[Stored items]
───

==> config.mk <==
export PLATFORM = sky130hd
export DESIGN_NAME = sequence_generator
export DESIGN_NICKNAME = d
export VERILOG_FILES = /design/src/rtl/sequence_generator.sv
export SDC_FILE = /design/constraint.sdc
export NUM_CORES = 1
export LEC_CHECK = 0
export BUFFER_PORTS_ARGS = -buffer_cell sky130_fd_sc_hd__buf_2
export CORE_MARGIN = 3
export CORE_UTILIZATION = 49
export CTS_CLUSTER_DIAMETER = 100
export CTS_CLUSTER_SIZE = 12
export DETAILED_ROUTE_END_ITERATION = 8
export PLACE_DENSITY_LB_ADDON = 0.05
export SLEW_MARGIN = 0
export SYNTH_ARGS = -nofsm -noshare
export SYNTH_HDL_FRONTEND = slang
export SYNTH_SLANG_ARGS = --single-unit
==> constraint.sdc <==
create_clock -name clk -period 1.7 [get_ports clk]
set_clock_uncertainty 0.15 [all_clocks]
set_input_delay 0.17 -clock clk [delete_from_list [all_inputs] [get_ports clk]]
set_output_delay 0.17 -clock clk [all_outputs]
set_load 0.005 [all_outputs]
==> src/rtl/sequence_generator.sv <==
// Serial pattern transmitter: shifts a WIDTH-bit pattern out MSB-first for (repeat_cnt+1) repetitions.
// Optional feature macro: SEQGEN_GAP_EN inserts one idle GAP cycle between consecutive repetitions.
module sequence_generator #(
  parameter int WIDTH = 4,
  parameter int CNT_W = 4
) (
  input  logic             clk,
  input  logic             rst_n,
  input  logic             load,
  input  logic [WIDTH-1:0] pattern,
  input  logic [CNT_W-1:0] repeat_cnt,
  input  logic             abort,
  output logic             ready,
  output logic             data,
  output logic             valid,
  output logic             frame,
  output logic             done
);

  localparam int BW = (WIDTH > 1) ? $clog2(WIDTH) : 1;
  localparam logic [BW-1:0] LAST_BIT = BW'(WIDTH - 1);

`ifdef SEQGEN_GAP_EN
  typedef enum logic [1:0] {IDLE = 2'd0, SEND = 2'd1, GAP = 2'd2, DONE = 2'd3} state_t;
`else
  typedef enum logic [1:0] {IDLE = 2'd0, SEND = 2'd1, DONE = 2'd3} state_t;
`endif

  state_t           state;
  logic [WIDTH-1:0] sh;
  logic [WIDTH-1:0] copy;
  logic [BW-1:0]    bitcnt;
  logic [CNT_W-1:0] rep;

  // Outputs are registered one step ahead: sh[WIDTH-1] is the bit currently on data.
  always_ff @(posedge clk) begin
    if (!rst_n) begin
      state  <= IDLE;
      bitcnt <= '0;
      rep    <= '0;
      ready  <= 1'b1;
      data   <= 1'b0;
      valid  <= 1'b0;
      frame  <= 1'b0;
      done   <= 1'b0;
    end else begin
      done <= 1'b0;
      case (state)
        IDLE, DONE: begin
          // abort in DONE beats a simultaneous load; abort in IDLE is ignored
          if (load && !(abort && state == DONE)) begin
            sh     <= pattern;
            copy   <= pattern;
            rep    <= repeat_cnt;
            bitcnt <= '0;
            state  <= SEND;
            ready  <= 1'b0;
            valid  <= 1'b1;
            data   <= pattern[WIDTH-1];
            frame  <= 1'b1;
          end else begin
            state  <= IDLE;
            bitcnt <= '0;
            rep    <= '0;
            ready  <= 1'b1;
            valid  <= 1'b0;
            data   <= 1'b0;
            frame  <= 1'b0;
          end
        end
        SEND: begin
          if (abort) begin
            state  <= IDLE;
            bitcnt <= '0;
            rep    <= '0;
            ready  <= 1'b1;
            valid  <= 1'b0;
            data   <= 1'b0;
            frame  <= 1'b0;
          end else if (bitcnt == LAST_BIT) begin
            if (rep != '0) begin
              rep    <= rep - CNT_W'(1);
              sh     <= copy;
              bitcnt <= '0;
`ifdef SEQGEN_GAP_EN
              state  <= GAP;
              valid  <= 1'b0;
              data   <= 1'b0;
              frame  <= 1'b0;
`else
              valid  <= 1'b1;
              data   <= copy[WIDTH-1];
              frame  <= 1'b1;
`endif
            end else begin
              state  <= DONE;
              done   <= 1'b1;
              ready  <= 1'b1;
              valid  <= 1'b0;
              data   <= 1'b0;
              frame  <= 1'b0;
            end
          end else begin
            sh     <= sh << 1;
            bitcnt <= bitcnt + BW'(1);
            data   <= sh[WIDTH-2];
            frame  <= 1'b0;
          end
        end
`ifdef SEQGEN_GAP_EN
        GAP: begin
          if (abort) begin
            state  <= IDLE;
            bitcnt <= '0;
            rep    <= '0;
            ready  <= 1'b1;
            valid  <= 1'b0;
            data   <= 1'b0;
            frame  <= 1'b0;
          end else begin
            state  <= SEND;
            valid  <= 1'b1;
            data   <= sh[WIDTH-1];
            frame  <= 1'b1;
          end
        end
`endif
        default: begin
          state  <= IDLE;
          bitcnt <= '0;
          rep    <= '0;
          ready  <= 1'b1;
          valid  <= 1'b0;
          data   <= 1'b0;
          frame  <= 1'b0;
        end
      endcase
    end
  end

endmodule

Word-level counts from Yosys, hierarchy flattened
Index checks and enable logic that the tools add are counted.
Cells by class
  add/sub/neg operators: 2
  eq/ne operators: 10
  multiplexer cells: 36
  bitwise gates (word level): 3
  reduce and logical (&&, ||, !) cells: 13
Operator list (number)
  $mux 1: 16
  $mux 4: 4
  $mux 3: 4
  $ne 3x3->1 const B: 4
  $mux 2: 5
  $pmux 1 s2: 4
  $pmux 4 s2: 1
  $pmux 3 s2: 1
  $reduce_and 5->1: 1
  $eq 2x2->1 const B: 2
  $ne 2x2->1 const B: 2
  $pmux 2 s2: 1
  $reduce_and 2->1: 2
  $reduce_bool 4->1: 1
  $reduce_or 4->1: 1
  $sub 4x1->4 const B: 1
  $not 1->1: 3
  $reduce_and 3->1: 1
  $reduce_or 3->1: 1
  $add 2x1->2 const B: 1
  $eq 2x1->1 const B: 1
  $logic_and 1x1->1: 2
  $logic_not 2->1: 1
  $ne 2x1->1 const B: 1
  other kinds (3): 3
Storage, ports and cells
  register bits after elaboration: 20
  input port bits: 12
  output and inout bits: 5
  logic and storage cells: 74

Longest topological paths before layout
  depth in word-level cells: 6
  gate-level depth with buffers: 7
  gate-level depth less buffers: 6

Worst setup path before layout
Ideal clock, no wire load.
  path kind: reg2reg
  start point: register state[0]
  end point: register sh[0] (enable)
  setup time: 345 ps
  data arrival time: 1340 ps
  data required time: 1205 ps
  slack: -135 ps
  stages on the path, launching flop included: 7
  path buffers: 0
  period minus slack after synthesis: 1835 ps
  cell sequence: dfxtp_1 > inv_1 > ha_1 > nand2_1 > a21oi_2 > a21oi_1 > nor3_1
On the way
  longest elaborated chain between the ends: 6
  elaborated cells on any way between the ends: 12
  those cells by class: eq/ne (5); reduce/logical (7)
Ends and longest elaborated chain
  start: declaration: line 29  | state_t state;
  start signal: assignment: line 38  | state <= IDLE;
  start signal: assignment: line 56  | state <= SEND;
  start signal: assignment: line 62  | state <= IDLE;
  $eq 2x2->1: line 48, 51
  $logic_and 1x1->1: line 51  | if (load && !(abort && state == DONE)) begin
  $logic_not 1->1: line 51
  $logic_and 1x1->1: line 51
  $ne 2x2->1 (no source line)
  $reduce_and 5->1 (no source line) (*)
  end signal: assignment: line 52  | sh <= pattern;
  end signal: assignment: line 83  | sh <= copy;
  end signal: assignment: line 104  | sh <= sh << 1;
  end: declaration: line 30  | logic [WIDTH-1:0] sh;
Every way passes the cells marked *; elsewhere a longest branch is shown, timed or not.
A chain may end at the register's enable or synchronous reset.

Worst setup path after layout
  start point: register rep[1]
  end point: register rep[0]
On the way
  longest elaborated chain between the ends: 3
Ends and longest elaborated chain
  start: declaration: line 33  | logic [CNT_W-1:0] rep;
  start signal: assignment: line 54  | rep <= repeat_cnt;
  start signal: assignment: line 82  | rep <= rep - CNT_W'(1);
  $reduce_bool 4->1: line 81  | if (rep != '0) begin
  $ne 3x3->1 (no source line)
  $reduce_and 2->1 (no source line)
Every way passes these cells.

==> results <==
- Compared with the post-synthesis result, the final layout area differs by 34.0%.
- Sorting the synthesized cells by area gives the leading types as sky130_fd_sc_hd__dfxtp_1, sky130_fd_sc_hd__edfxtp_1, sky130_fd_sc_hd__ha_1.
- The portion of total power attributed to combinational logic is 0.166.
- The die footprint is between 2000 and 3000 sq um.
- The number of nets in the synthesized netlist is approximately 130.
- The multiplexer area fraction after synthesis is 0.0290.
- Traced cell by cell, the critical path runs through inv_1 -> ha_2 -> nor3b_4 -> or3_4 -> o32ai_2 -> a32o_2.
- The path type of the worst setup path is reg2reg.
- Summed over all failing endpoints, the final setup total negative slack is 0 ps.
- The count of cells in the finished layout, fillers not included, comes to 166.
- The synthesized design spends more area on one cell type than any other, namely sky130_fd_sc_hd__dfxtp_1.
- CTS placed an instance of sky130_fd_sc_hd__clkbuf_4 at the clock tree root.
- The area inside the core boundary is 1860 sq um.
- The count of boundary I/O pins is 17.
- Of the total power, registers draw 0.485.
- The overall via count from detail_route is 914.
- The wire length after detailed routing is 2.46 mm.
- Of the cells placed in the final design, the portion with a size suffix greater than 1 is 0.376.
- The initial antenna violation count is 0.
- The Yosys step of the flow raised 0 warnings.
- After floorplanning, the core was divided into 15 placement rows.
- Of the total synthesized cell area, the portion taken by XOR and XNOR cells is 0.0169.
- The gate count after technology mapping is 109.
- The repair_antennas step left the layout with diodes totalling 0.
- The mapped netlist covers 1030 sq um.
- The post-placement worst setup slack is -12.4 ps.
- Synthesis inferred 20 register bits.
- The slowest stage of the critical path belongs to the cell sky130_fd_sc_hd__dfxtp_2.
- Once placement completed, the tool counted placed cells totaling 155.
- The post-synthesis compound-gate area fraction is 0.163.
- The via density per instance is about 5.5.
- The length of the first detailed-routing pass in iterations is 4.
- At the end of routability-driven placement, the weighted congestion stood at around 0.86.
- The CTS H-tree depth is 1.
- By area, the combinational part of the netlist is dominated by simple AND/OR/NAND/NOR gates.
- The worst setup path is captured at a flip-flop.
- The global route total overflow is 0.
- From bottom edge to top edge, the die measures 52.0 um.
- The clock latency reported for the late side of the worst-skew pair is around 300 ps.
- The number of inserted filler cells in the final layout is 131.
- The final hold violation count came to 0.
- The maximum vdd drop is 0.898 mV.
- Summing all placed instances gives a cell area of around 1200 sq um.
- Counting the buffers created by CTS gives 3.
- The CTS clock-pin slew for the worst setup and hold paths is 120 ps.
- The netlist uses 37 different library cells.
- The leakage dissipation is 0.567 nW.
- After synthesis, the mean cell area works out to ~9.5 sq um.
- The wire-length estimate of the detail-placed layout is 1.65 mm.
- The normalized max-slew margin is 0.764.
- The worst-margin pin slew is 353 ps.
- The worst setup path is launched from a flip-flop.
- The power per cell area is between 700 and 800 nW/um^2.
- Entering global routing, the biggest net connects 13 pins.
- The tool flagged a number of max-cap violations equal to 0.
- The clock sink total is 20.
- The cell family contributing the most delay on the critical path is simple AND/OR/NAND/NOR gates.
- The total of endpoints with negative setup slack in the final report is 0.
- The peak fanout along the critical path is 4.
- The clock passes through at most 2 buffers.
- The global-route usage over all layers is 0.200.
- STA puts the critical path data required time at ~1800 ps.
- The internal power consumption is 849 uW.
- The run finished with clean final reports.
- The share of flip-flops with an asynchronous set or reset is 0.
- At the worst endpoint, the arrival time is 1720 ps.
- Counting instances in the post-synthesis netlist gives the leading cell types as sky130_fd_sc_hd__dfxtp_1, sky130_fd_sc_hd__nor2_1, sky130_fd_sc_hd__nand2_1.
- The number of flops mapped to enable cells by yosys is 7.
- The number of global-route vias before repair came to 875.
- The most common cell in the synthesized netlist is sky130_fd_sc_hd__dfxtp_1.
- The clock tree from TritonCTS is done.
- The share of total power dissipated in the clock network is 0.348.
- In the final routed layout, each cell accounts on average for 14.8 um.
- In the post-route analysis, the smallest setup slack over all paths is around 32 ps.
- The final count of pins violating max slew is 0.
- The delay of the slowest cell on the worst path is 350 ps.
- The detailed-route DRC error count is 0.
- The final critical-path share of the clock period is 0.981.
- Of the total power, the share spent switching nets is 0.230.
- Counting I/O delays and the setup requirement, the final critical path takes 1670 ps.
- The global-route wire length before repair is ~3.9 mm.
- The number of input and output port buffers inserted is 16.
- Of the synthesized area, sequential elements account for 0.455.
- The number of routed nets with antenna violations is 0.
- The commonest register cell after synthesis is sky130_fd_sc_hd__dfxtp_1.
- The share of the synthesized area in the top cell type is 0.252.
- Of the total synthesized cell area, the portion taken by full adders, half adders and majority gates is 0.0726.
- The total net switching power is 254 uW.
- The violation count after the first detailed-route iteration is 32.
- The net total in the final layout is 160.
- The initial utilization of the core area, before any placement, comes to 0.557.
- The buffers plus inverters on the worst setup path is 1.
- The achievable clock frequency is 599 MHz.
- The classification of the worst-slack hold path is in2reg.
- The final standard cell area without fillers is 1390 sq um.
- The chip width is between 50 and 60 um.
- Setup repair after global routing could not meet its margin everywhere.
- The simple-gate share of the synthesized area is 0.201.
-- final timing paths --
kind,cells past startpoint,to,start,slack (ps)
setup / recovery,6,rep[0],rep[1],30
hold / removal,3,rep[1],repeat_cnt[1],50
setup reg to reg,6,rep[0],rep[1],30
hold reg to reg,2,bitcnt[1],bitcnt[1],330
-- layer usage --
metal,GRT usage,vias to the layer above,routed length (um)
met5,0,-,0
met2,0.331,32,1140
met1,0.254,423,1130
met3,0.0659,10,130
met4,0.0393,0,61
li1,-,449,-
-- worst reg2reg max path, stage by stage, from the launching register on --
cell and delay (ps):
sky130_fd_sc_hd__dfxtp_2 350, sky130_fd_sc_hd__inv_1 90, sky130_fd_sc_hd__ha_2 190, sky130_fd_sc_hd__nor3b_4 290
sky130_fd_sc_hd__or3_4 200, sky130_fd_sc_hd__o32ai_2 70, sky130_fd_sc_hd__a32o_2 230
-- cells in the final DEF (no fill, tap or decap), types with 2 or more instances in the layout --
master                          netlist  routed
sky130_fd_sc_hd__dfxtp_1             13      10
sky130_fd_sc_hd__clkbuf_4             0       3
sky130_fd_sc_hd__nand3_1              5       5
sky130_fd_sc_hd__buf_4                1      10
sky130_fd_sc_hd__inv_1               10       9
sky130_fd_sc_hd__nand2_1             11      10
sky130_fd_sc_hd__mux2i_1              3       3
sky130_fd_sc_hd__buf_2                1      16
sky130_fd_sc_hd__nor3_1               4       3
sky130_fd_sc_hd__a21oi_1              9       9
sky130_fd_sc_hd__ha_2                 0       3
sky130_fd_sc_hd__o21ai_0              3       3
sky130_fd_sc_hd__nor2_1              12      10
sky130_fd_sc_hd__dlygate4sd3_1        0       5
sky130_fd_sc_hd__inv_2                1       2
sky130_fd_sc_hd__dfxtp_2              0       3
sky130_fd_sc_hd__edfxtp_1             7       7
sky130_fd_sc_hd__ha_1                 6       2
-- registers in the layout (all words and copies together) (netlist names) --
register  cells
sh            3
ready         1
state         2
done          1
bitcnt        2
rep           4
frame         1
data          1
valid         1
copy          4
-- final cells by class --
type                    count  area, sq um  share of cell area
clock buffers               3         22.5              0.0162
clock inverters             1         30.0              0.0217
inverters                  11         41.3              0.0298
multi-input cells          75          582               0.420
flip-flops and latches     20          474               0.342
well taps                  25         31.3              0.0226
repair buffers             31          205               0.148
-- kinds of logic after synthesis --
family,after synthesis
DFF,20
and+or+nand+nor,39
adders and majority gates,6
muxes,3
xor gates and xnor gates,2
buffers and inverters,14
AOI/OAI and AO/OA,25
-- through the flow --
step                power, mW  utilization  hold WS (ps)
floorplan               0.634            -           119
global placement        0.686        0.640           211
detailed placement      0.689        0.640           213
CTS                      1.08        0.701          47.0
global route             1.15        0.746          67.4
finish                   1.10        0.746          53.8
-- power by group through the flow --
stage	logic, mW	registers (mW)	clock network [mW]
after floorplan	0.0917	0.542	0
after CTS	0.156	0.533	0.395
final	0.183	0.535	0.384
after detailed placement	0.145	0.544	0
after global placement	0.143	0.543	0
after global routing	0.202	0.538	0.409
-- timing repair --
action                                 4_1_cts  5_1_grt
setup endpoints to repair                    4       13
pin swaps                                    1        3
gates resized for setup                      4       14
endpoints found under the hold margin        5        0
setup buffers                                0        2
hold buffers                                 5        0
(Power assumes the default switching activity.)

───

**Exercise instructions:**
Transcribe the records above exactly, beginning at the line that contains "adders and majority gates,6" and ending with the line that contains "-- timing repair", both included, and nothing else.

**Final answer:**
adders and majority gates,6
muxes,3
xor gates and xnor gates,2
buffers and inverters,14
AOI/OAI and AO/OA,25
-- through the flow --
step                power, mW  utilization  hold WS (ps)
floorplan               0.634            -           119
global placement        0.686        0.640           211
detailed placement      0.689        0.640           213
CTS                      1.08        0.701          47.0
global route             1.15        0.746          67.4
finish                   1.10        0.746          53.8
-- power by group through the flow --
stage	logic, mW	registers (mW)	clock network [mW]
after floorplan	0.0917	0.542	0
after CTS	0.156	0.533	0.395
final	0.183	0.535	0.384
after detailed placement	0.145	0.544	0
after global placement	0.143	0.543	0
after global routing	0.202	0.538	0.409
-- timing repair --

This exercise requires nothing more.